This is an optimization exercise on Yosys and OpenROAD, whose aim is small area, a short achievable clock period and few clock cycles per item, not a production implementation. The RTL was checked by simulation tests, not by an equivalence proof against the original design. No activity file was given, so power comes from the tool's default toggle rates. No driver is modelled on the clock port, so clocking that relies on it looks cheaper here than on a real chip.

==> run Z: inputs <==
==> flow/design.v (excerpt) <==
module cobs_sample_framer #(
  parameter int SAMPLES_PER_FRAME = 63
) (
  input  logic        clk,
  input  logic        rst,
  input  logic [31:0] s_tdata,
  input  logic        s_tvalid,
  output logic        s_tready,
  output logic [7:0]  m_tdata,
  output logic        m_tvalid,
  input  logic        m_tready
);
clock: 8.0 ns
lec_check: 0
cap_margin: 20
core_margin: 2
core_utilization: 60
cts_buf_list: sky130_fd_sc_hd__clkbuf_16
cts_cluster_diameter: 100
cts_cluster_size: 30
slew_margin: 20
standard.sh (not shown) runs the stock make flow with config.mk's settings and CLKGATE_MAP_FILE= SYNTH_SCRIPT=/design/flow/synth_recipe.tcl, a recipe that flattens the netlist after the stock synthesis.
==> flow/flow/run.sh <==
#!/bin/bash
set -euo pipefail
bash standard.sh SETUP_SLACK_MARGIN=5.3 \
  "CTS_ARGS=-sink_clustering_enable -repair_clock_nets -sink_clustering_size 30 -sink_clustering_max_diameter 100 -buf_list sky130_fd_sc_hd__clkbuf_16 -dont_use_dummy_load" \
  finish > layout.log 2>&1
==> run B (differences from run Z) <==
==> flow/design.v (replaced) <==
module cobs_sample_framer #(
  parameter int SAMPLES_PER_FRAME = 63
) (
  input  logic        clk,
  input  logic        rst,
  input  logic [31:0] s_tdata,
  input  logic        s_tvalid,
  output logic        s_tready,
  output logic [7:0]  m_tdata,
  output logic        m_tvalid,
  input  logic        m_tready
);
  localparam int FB = 4 * SAMPLES_PER_FRAME;   
  localparam int NS = FB + 2;                  
  localparam int SD = FB;                      
  localparam int SC = FB + 1;                  
  localparam int SW = 8;                       
  localparam int TL = 8;                       
  localparam int TN = 1 << TL;                 
  localparam int K  = 2;                       
  localparam int KA = TN - (TN >> 2) - 1;      
  localparam int KB = TN - (TN >> 1) - 1;      
  localparam int DA = NS - KA;                 
  localparam int DB = NS - KB;                 
  logic [8*NS-1:0] ring;
  logic [SW-1:0]   s_q, s_d;        
  logic [7:0]      in_byte;
  logic [7:0]      wbyte;
  logic            wen;
  logic [SW-1:0]   wb_q, wb_d;      
  logic            ahd_q, ahd_d;    
  logic            wok_q, wok_d;    
  logic            srdy_q, srdy_d;
  logic [6:0]      run_q, run_d;    
  logic [SW-1:0]   rs_q, rs_d;      
  logic [SW-1:0]   dl_q, dl_d;      
  logic            al_q, al_d;      
  logic            ok_q, ok_d;      
  logic [7:0]      ob_q, ob_d;      
  logic [7:0]      fd_q [K];
  logic [7:0]      fd_d [K];
  logic [K-1:0]    fv_q, fv_d;      
  logic            take;            
  logic            pop;
  assign s_tready = srdy_q;
  assign m_tdata  = fd_q[0];
  assign m_tvalid = fv_q[0];
  assign in_byte = s_tdata[{wb_q[1:0], 3'b000} +: 8];
  assign wen     = wok_q && s_tvalid;
  assign wbyte   = (s_q == SW'(SD)) ? 8'h00 : (wen ? in_byte : ring[7:0]);
  assign take    = al_q && ok_q && !fv_q[K-1];
  assign pop     = fv_q[0] && m_tready;
  logic [TN-1:0] leaf;
  always_comb begin
    leaf = '0;
    for (int j = 1; j <= SD; j++) leaf[j] = (ring[8*(j+1) +: 8] == 8'h00);
  end
  genvar l, n;
  generate
    for (l = 0; l <= TL; l++) begin : lv
      logic [(TN >> l)-1:0] v;
      logic [(l > 0 ? l : 1)-1:0] ix [TN >> l];
      if (l == 0) begin : g0
        assign v = leaf;
        for (n = 0; n < TN; n++) begin : gn
          assign ix[n] = 1'b0;
        end
      end else begin : gl
        for (n = 0; n < (TN >> l); n++) begin : gn
          assign v[n] = lv[l-1].v[2*n] | lv[l-1].v[2*n+1];
          if (l == 1) begin : g1
            assign ix[n] = !lv[l-1].v[2*n];
          end else begin : g2
            assign ix[n] = lv[l-1].v[2*n] ? {1'b0, lv[l-1].ix[2*n]} : {1'b1, lv[l-1].ix[2*n+1]};
          end
        end
      end
    end
  endgenerate
  logic [7:0] by_p, by_a, by_b, cd_p, cd_a, cd_b;
  logic       zf_p, zf_a, zf_b, fn_a, fn_b;
  assign by_p = ring[15:8];
  assign by_a = ring[8*(KA+1) +: 8];
  assign by_b = ring[8*(KB+1) +: 8];
  assign zf_p = (by_p == 8'h00);
  assign zf_a = leaf[KA];
  assign zf_b = leaf[KB];
  assign cd_p = lv[TL].v[0] ? 8'(lv[TL].ix[0]) : 8'(SC);    
  assign cd_a = 8'(lv[TL-2].ix[3]) + 8'd1;
  assign cd_b = 8'(lv[TL-1].ix[1]) + 8'd1;
  assign fn_a = lv[TL-2].v[3];
  assign fn_b = lv[TL-1].v[1];
  always_comb begin
    logic [SW-1:0] wbn;
    logic          ahn;
    logic          is_sc, is_sd, ncode, wr_a, wr_b;
    logic [7:0]    byt, cod;
    logic          zf, fnd, wrt;
    s_d = (s_q == SW'(NS - 1)) ? '0 : s_q + SW'(1);
    wbn = wb_q;
    if (wen) wbn = (wb_q == SW'(FB - 1)) ? SW'(SD) : wb_q + SW'(1);
    ahn = ahd_q;
    if (take && rs_q == SW'(SD)) ahn = 1'b0;
    wb_d  = wbn;
    ahd_d = ahn;
    if (wbn == SW'(SD) && !ahn) begin
      wb_d  = '0;
      ahd_d = 1'b1;
    end
    run_d = (wen || s_q >= SW'(SD)) ? ((run_q == 7'h7f) ? run_q : run_q + 7'd1) : 7'd0;
    rs_d = rs_q;
    dl_d = dl_q;
    if (take) rs_d = (rs_q == SW'(NS - 1)) ? '0 : rs_q + SW'(1);
    else      dl_d = (dl_q == '0) ? SW'(NS - 1) : dl_q - SW'(1);
    al_d = (dl_d == '0) || (dl_d == SW'(KA)) || (dl_d == SW'(KB));
    is_sc = (rs_d == SW'(SC));
    is_sd = (rs_d == SW'(SD));
    wr_a  = ahd_d || (run_d >= 7'(DA));
    wr_b  = ahd_d || (run_d >= 7'(DB));
    if (dl_d == SW'(KA)) begin
      byt = by_a; zf = zf_a; cod = cd_a; fnd = fn_a; wrt = wr_a;
    end else if (dl_d == SW'(KB)) begin
      byt = by_b; zf = zf_b; cod = cd_b; fnd = fn_b; wrt = wr_b;
    end else begin
      byt = by_p; zf = zf_p; cod = cd_p; fnd = 1'b1; wrt = ahd_d;
    end
    ncode = is_sc || (zf && !is_sd);
    ob_d  = ncode ? cod : byt;
    ok_d  = wrt && (!ncode || fnd);
    fv_d = fv_q;
    for (int i = 0; i < K; i++) fd_d[i] = fd_q[i];
    if (pop) begin
      for (int i = 0; i < K - 1; i++) fd_d[i] = fd_q[i + 1];
      fv_d = fv_q >> 1;
    end
    if (take) begin
      if (!fv_d[0]) fd_d[0] = ob_q;
      for (int i = 1; i < K; i++)
        if (!fv_d[i] && fv_d[i - 1]) fd_d[i] = ob_q;
      fv_d = {fv_d[K-2:0], 1'b1};
    end
    wok_d  = (s_d == wb_d) && (wb_d != SW'(SD)) &&
             (!ahd_d || (rs_d != SW'(SC) && (wb_d != rs_d || !fv_d[K-1])));
    srdy_d = wok_d && (wb_d[1:0] == 2'd3);
  end
  always_ff @(posedge clk) begin
    ring <= {wbyte, ring[8*NS-1:8]};
    ob_q <= ob_d;
    for (int i = 0; i < K; i++) fd_q[i] <= fd_d[i];
    if (rst) begin
      s_q    <= '0;
      wb_q   <= '0;
      ahd_q  <= 1'b0;
      wok_q  <= 1'b1;
      srdy_q <= 1'b0;
      run_q  <= 7'd1;
      rs_q   <= SW'(SC);
      dl_q   <= SW'(SC);
      al_q   <= 1'b0;
      ok_q   <= 1'b0;
      fv_q   <= '0;
    end else begin
      s_q    <= s_d;
      wb_q   <= wb_d;
      ahd_q  <= ahd_d;
      wok_q  <= wok_d;
      srdy_q <= srdy_d;
      run_q  <= run_d;
      rs_q   <= rs_d;
      dl_q   <= dl_d;
      al_q   <= al_d;
      ok_q   <= ok_d;
      fv_q   <= fv_d;
    end
  end
endmodule
==> flow/run.sh (new file) <==
#!/bin/bash
# synth_recipe.tcl (not shown) runs the flow's synth.tcl, then flattens the netlist and writes it again
# the make line also repeats each setting of config.mk as NAME=value (left out here)
make -C /OpenROAD-flow-scripts/flow DESIGN_CONFIG=/design/flow/config.mk WORK_HOME=/design/flow/orfs CLKGATE_MAP_FILE= SYNTH_SCRIPT=/design/flow/synth_recipe.tcl finish
SETUP_SLACK_MARGIN = 5.0   (was default)
removed: flow/flow/run.sh
removed: flow/standard.sh
==> run A (differences from run Z) <==
==> flow/design.v (replaced) <==
module cobs_sample_framer #(
  parameter int SAMPLES_PER_FRAME = 63
) (
  input  logic        clk,
  input  logic        rst,
  input  logic [31:0] s_tdata,
  input  logic        s_tvalid,
  output logic        s_tready,
  output logic [7:0]  m_tdata,
  output logic        m_tvalid,
  input  logic        m_tready
);
  localparam int FB = 4 * SAMPLES_PER_FRAME;   
  localparam int NS = FB + 2;                  
  localparam int SD = FB;                      
  localparam int SC = FB + 1;                  
  localparam int SW = 8;                       
  localparam int TL = 6;                       
  localparam int TN = 1 << TL;                 
  localparam int KW = TN - 3;                  
  localparam int KA = NS - 2 - KW;             
  localparam int DA = NS - KA;                 
  localparam int K  = 2;                       
  logic [8*NS-1:0] ring;
  logic [SW-1:0]   s_q, s_d;        
  logic [7:0]      in_byte;
  logic [7:0]      wbyte;
  logic            wen;
  logic [SW-1:0]   wb_q, wb_d;      
  logic            ahd_q, ahd_d;    
  logic            wok_q, wok_d;    
  logic            srdy_q, srdy_d;
  logic [5:0]      run_q, run_d;    
  logic [SW-1:0]   rs_q, rs_d;      
  logic [SW-1:0]   dl_q, dl_d;      
  logic            al_q, al_d;      
  logic            ok_q, ok_d;      
  logic            nf_q, nf_d;      
  logic [7:0]      ob_q, ob_d;      
  logic            sc_q, sc_d;      
  logic [7:0]      sn_q, sn_d;      
  logic            lk_q, lk_d;      
  logic [7:0]      fd_q [K];
  logic [7:0]      fd_d [K];
  logic [K-1:0]    fv_q, fv_d;      
  logic            take;            
  logic            pop;
  assign s_tready = srdy_q;
  assign m_tdata  = fd_q[0];
  assign m_tvalid = fv_q[0];
  assign in_byte = s_tdata[{wb_q[1:0], 3'b000} +: 8];
  assign wen     = wok_q && s_tvalid;
  assign wbyte   = (s_q == SW'(SD)) ? 8'h00 : (wen ? in_byte : ring[7:0]);
  assign take    = ok_q && !fv_q[K-1];
  assign pop     = fv_q[0] && m_tready;
  logic [TN-1:0] leaf;
  always_comb begin
    leaf = '0;
    for (int d = 1; d <= KW; d++) leaf[d] = (ring[8*(KA+1+d) +: 8] == 8'h00);
  end
  genvar l, n;
  generate
    for (l = 0; l <= TL; l++) begin : lv
      logic [(TN >> l)-1:0] v;
      logic [(l > 0 ? l : 1)-1:0] ix [TN >> l];
      if (l == 0) begin : g0
        assign v = leaf;
        for (n = 0; n < TN; n++) begin : gn
          assign ix[n] = 1'b0;
        end
      end else begin : gl
        for (n = 0; n < (TN >> l); n++) begin : gn
          assign v[n] = lv[l-1].v[2*n] | lv[l-1].v[2*n+1];
          if (l == 1) begin : g1
            assign ix[n] = !lv[l-1].v[2*n];
          end else begin : g2
            assign ix[n] = lv[l-1].v[2*n] ? {1'b0, lv[l-1].ix[2*n]} : {1'b1, lv[l-1].ix[2*n+1]};
          end
        end
      end
    end
  endgenerate
  logic [SW-1:0] wb_w [2];          
  logic          ah_w [2];
  logic          wk_w [2];
  logic          sr_w [2];
  always_comb begin
    logic [SW-1:0] rsn, wbn;
    logic          ahn;
    logic          is_sc, is_sd, ncode, wrt, fnd, zf;
    logic [7:0]    byt, cod, sn;
    s_d   = (s_q == SW'(NS - 1)) ? '0 : s_q + SW'(1);
    run_d = (wen || s_q >= SW'(SD)) ? ((run_q == 6'h3f) ? run_q : run_q + 6'd1) : 6'd0;
    rsn  = (rs_q == SW'(NS - 1)) ? '0 : rs_q + SW'(1);
    rs_d = take ? rsn : rs_q;
    dl_d = take ? dl_q : ((dl_q == '0) ? SW'(NS - 1) : dl_q - SW'(1));
    al_d = take || (dl_q == SW'(KA + 1));
    is_sc = take ? (rs_q == SW'(SC - 1)) : (rs_q == SW'(SC));
    is_sd = take ? (rs_q == SW'(SD - 1)) : (rs_q == SW'(SD));
    sn   = sc_q ? sn_q : 8'(NS - 1 - KA);
    sc_d = 1'b0;
    sn_d = sn_q;
    lk_d = lk_q && !take;
    if (sc_q || (al_q && nf_q && !lk_q)) begin
      if (ahd_q || run_q != 6'd0) begin
        if (ring[8*(NS-1) +: 8] == 8'h00) begin
          lk_d = 1'b1;
          sn_d = sn;
        end else begin
          sc_d = 1'b1;
          sn_d = sn + 8'd1;
        end
      end
    end
    ahn = ahd_q && !(take && rs_q == SW'(SD));
    for (int w = 0; w < 2; w++) begin
      wbn = wb_q;
      if (w == 1) wbn = (wb_q == SW'(FB - 1)) ? SW'(SD) : wb_q + SW'(1);
      wb_w[w] = wbn;
      ah_w[w] = ahn;
      if (wbn == SW'(SD) && !ahn) begin
        wb_w[w] = '0;
        ah_w[w] = 1'b1;
      end
    end
    wb_d  = wen ? wb_w[1] : wb_w[0];
    ahd_d = wen ? ah_w[1] : ah_w[0];
    byt   = ring[8*(KA+1) +: 8];
    zf    = (byt == 8'h00);
    cod   = 8'(lv[TL].ix[0]);
    fnd   = lv[TL].v[0];
    wrt   = ahd_d || (run_d >= 6'(DA));
    ncode = is_sc || (zf && !is_sd);
    ob_d  = ncode ? (lk_d ? sn_d : cod) : byt;
    ok_d  = al_d && wrt && (!ncode || fnd || lk_d);
    nf_d  = al_d && wrt && ncode && !fnd && !lk_d;
    fv_d = fv_q;
    for (int i = 0; i < K; i++) fd_d[i] = fd_q[i];
    if (pop) begin
      for (int i = 0; i < K - 1; i++) fd_d[i] = fd_q[i + 1];
      fv_d = fv_q >> 1;
    end
    if (take) begin
      if (!fv_d[0]) fd_d[0] = ob_q;
      for (int i = 1; i < K; i++)
        if (!fv_d[i] && fv_d[i - 1]) fd_d[i] = ob_q;
      fv_d = {fv_d[K-2:0], 1'b1};
    end
    for (int w = 0; w < 2; w++) begin
      wk_w[w] = (s_d == wb_w[w]) && (wb_w[w] != SW'(SD)) &&
                (!ah_w[w] || (rs_d != SW'(SC) && wb_w[w] != rs_d));
      sr_w[w] = wk_w[w] && (wb_w[w][1:0] == 2'd3);
    end
    wok_d  = wen ? wk_w[1] : wk_w[0];
    srdy_d = wen ? sr_w[1] : sr_w[0];
  end
  always_ff @(posedge clk) begin
    ring <= {wbyte, ring[8*NS-1:8]};
    ob_q <= ob_d;
    sn_q <= sn_d;
    for (int i = 0; i < K; i++) fd_q[i] <= fd_d[i];
    if (rst) begin
      s_q    <= '0;
      wb_q   <= '0;
      ahd_q  <= 1'b0;
      wok_q  <= 1'b1;
      srdy_q <= 1'b0;
      run_q  <= 6'd1;
      rs_q   <= SW'(SC);
      dl_q   <= SW'(SC);
      al_q   <= 1'b0;
      ok_q   <= 1'b0;
      nf_q   <= 1'b0;
      sc_q   <= 1'b0;
      lk_q   <= 1'b0;
      fv_q   <= '0;
    end else begin
      s_q    <= s_d;
      wb_q   <= wb_d;
      ahd_q  <= ahd_d;
      wok_q  <= wok_d;
      srdy_q <= srdy_d;
      run_q  <= run_d;
      rs_q   <= rs_d;
      dl_q   <= dl_d;
      al_q   <= al_d;
      ok_q   <= ok_d;
      nf_q   <= nf_d;
      sc_q   <= sc_d;
      lk_q   <= lk_d;
      fv_q   <= fv_d;
    end
  end
endmodule
==> flow/flow/run.sh (replaced) <==
#!/bin/bash
set -euo pipefail
bash standard.sh SETUP_SLACK_MARGIN=5.3 \
  "CTS_ARGS=-sink_clustering_enable -repair_clock_nets -sink_clustering_size 30 -sink_clustering_max_diameter 100 -buf_list sky130_fd_sc_hd__clkbuf_16 -dont_use_dummy_load -branching_point_buffers_distance 400 -distance_between_buffers 400" \
  finish > layout.log 2>&1
==> run P (differences from run Z) <==
==> flow/flow/run.sh (replaced) <==
#!/bin/bash
set -euo pipefail
bash standard.sh SETUP_SLACK_MARGIN=5.3 finish > layout.log 2>&1
CORE_UTILIZATION = 70   (was 60)
==> qor summary <==
metric                                                                         run A               run B               run Z               run P
Result of the run                                                     finished clean      finished clean      finished clean      finished clean
Met3 Wirelength                                                              2117 um             2951 um             3598 um             3020 um
Clock buffer count from CTS                                                       81                  80                  81                  81
Synth warnings                                                                    14                  12                  16                  16
Overall fraction of global-route tracks in use                                15.63%              20.80%              20.98%              25.04%
Placed cells                                                                    4034                5022                5140                4949
Core Box Area                                                              78740 um2           86750 um2           88370 um2           75820 um2
Fin crit period                                                              2711 ps             3412 ps             2729 ps             2754 ps
Final cycle utilization of the critical path                                  33.89%              42.65%              34.11%              34.43%
Part of the power in the clock network                                         29.1%               30.0%               29.3%               30.0%
Critical path launch point                                        fv_q[0]$_SDFF_PP0_  ring[1416]$_DFF_P_  fd_q[0][5]$_DFF_P_   srdy_q$_SDFF_PP0_
Wire length of the first global-routing pass                               104900 um           151900 um           154900 um           159200 um
Sequential cell count                                                           2112                2102                2133                2133
Maximum number of pins on one net before global-route repair                      38                  38                  31                  32
Avg Cell Area, Syn                                                         16.00 um2           13.68 um2           13.46 um2           13.46 um2
Power consumption                                                           15.81 mW            15.97 mW            15.98 mW            16.13 mW
Number of cells on the critical path                                               1                  11                   1                   1
Fillers                                                                         5546                6286                6421                4590
Proportion of cell area occupied by multi-input gates                         10.11%              19.04%              18.49%              18.54%
Number of DRC markers after the initial detailed-route iteration                 852                1672                1570                1645
Crit path to                                                                m_tvalid     ok_q$_SDFF_PP0_          m_tdata[5]            s_tready
Hold Crit Start                                                    ring[283]$_DFF_P_   ring[458]$_DFF_P_  ring[1679]$_DFF_P_  ring[1930]$_DFF_P_
Post-route non-filler standard cell count                                       4146                5187                5257                5076
Pwr per Cell Area                                                       305.0 nW/um2        274.2 nW/um2        275.6 nW/um2        278.8 nW/um2
Testbench counts of run Z, summed over its fixed seeds: cycles 16,760, samples 4,032.
Testbench counts of run B, summed over its fixed seeds: cycles 16,760, samples 4,032.
Testbench counts of run A, summed over its fixed seeds: cycles 16,760, samples 4,032.
Testbench counts of run P, summed over its fixed seeds: cycles 16,760, samples 4,032.

what the ideal ports hide:
Ports are ideal in the flow. The routed layouts listed here were re-timed in OpenROAD.
Step 1 assumes that a clkbuf_16 drives the clock port and a buf_2 every other input.
Step 2, shift: input delay + t, output delay - t, t = (earliest + latest rising clock arrival at the registers) / 2. This alone moves slack from input paths to output paths.
Three values: ideal ports, drivers, drivers and shift; two values: the first two.
| run | t (ns) | setup slack, ns | slew at the worst register clock pin (ns) |
|---|---|---|---|
| run Z | 0.701 | 5.271 / 5.209 / 4.631 | 0.11 / 0.11 |
| run B | 0.714 | 4.588 / 4.588 / 4.054 | 0.11 / 0.11 |
| run A | 0.690 | 5.289 / 5.224 / 4.708 | 0.12 / 0.12 |
| run P | 0.727 | 5.246 / 5.179 / 4.687 | 0.11 / 0.11 |
After both steps setup and hold are still met in every run listed. The setup slack of run Z, which loses most, moves by -0.062 ns with the drivers and by -0.640 ns with both steps.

- **WHAT THE EXERCISE ASKS**
Please return each line of the data above in which the word "with" occurs.

- **THE COMPLETED TASK**
standard.sh (not shown) runs the stock make flow with config.mk's settings and CLKGATE_MAP_FILE= SYNTH_SCRIPT=/design/flow/synth_recipe.tcl, a recipe that flattens the netlist after the stock synthesis.
After both steps setup and hold are still met in every run listed. The setup slack of run Z, which loses most, moves by -0.062 ns with the drivers and by -0.640 ns with both steps.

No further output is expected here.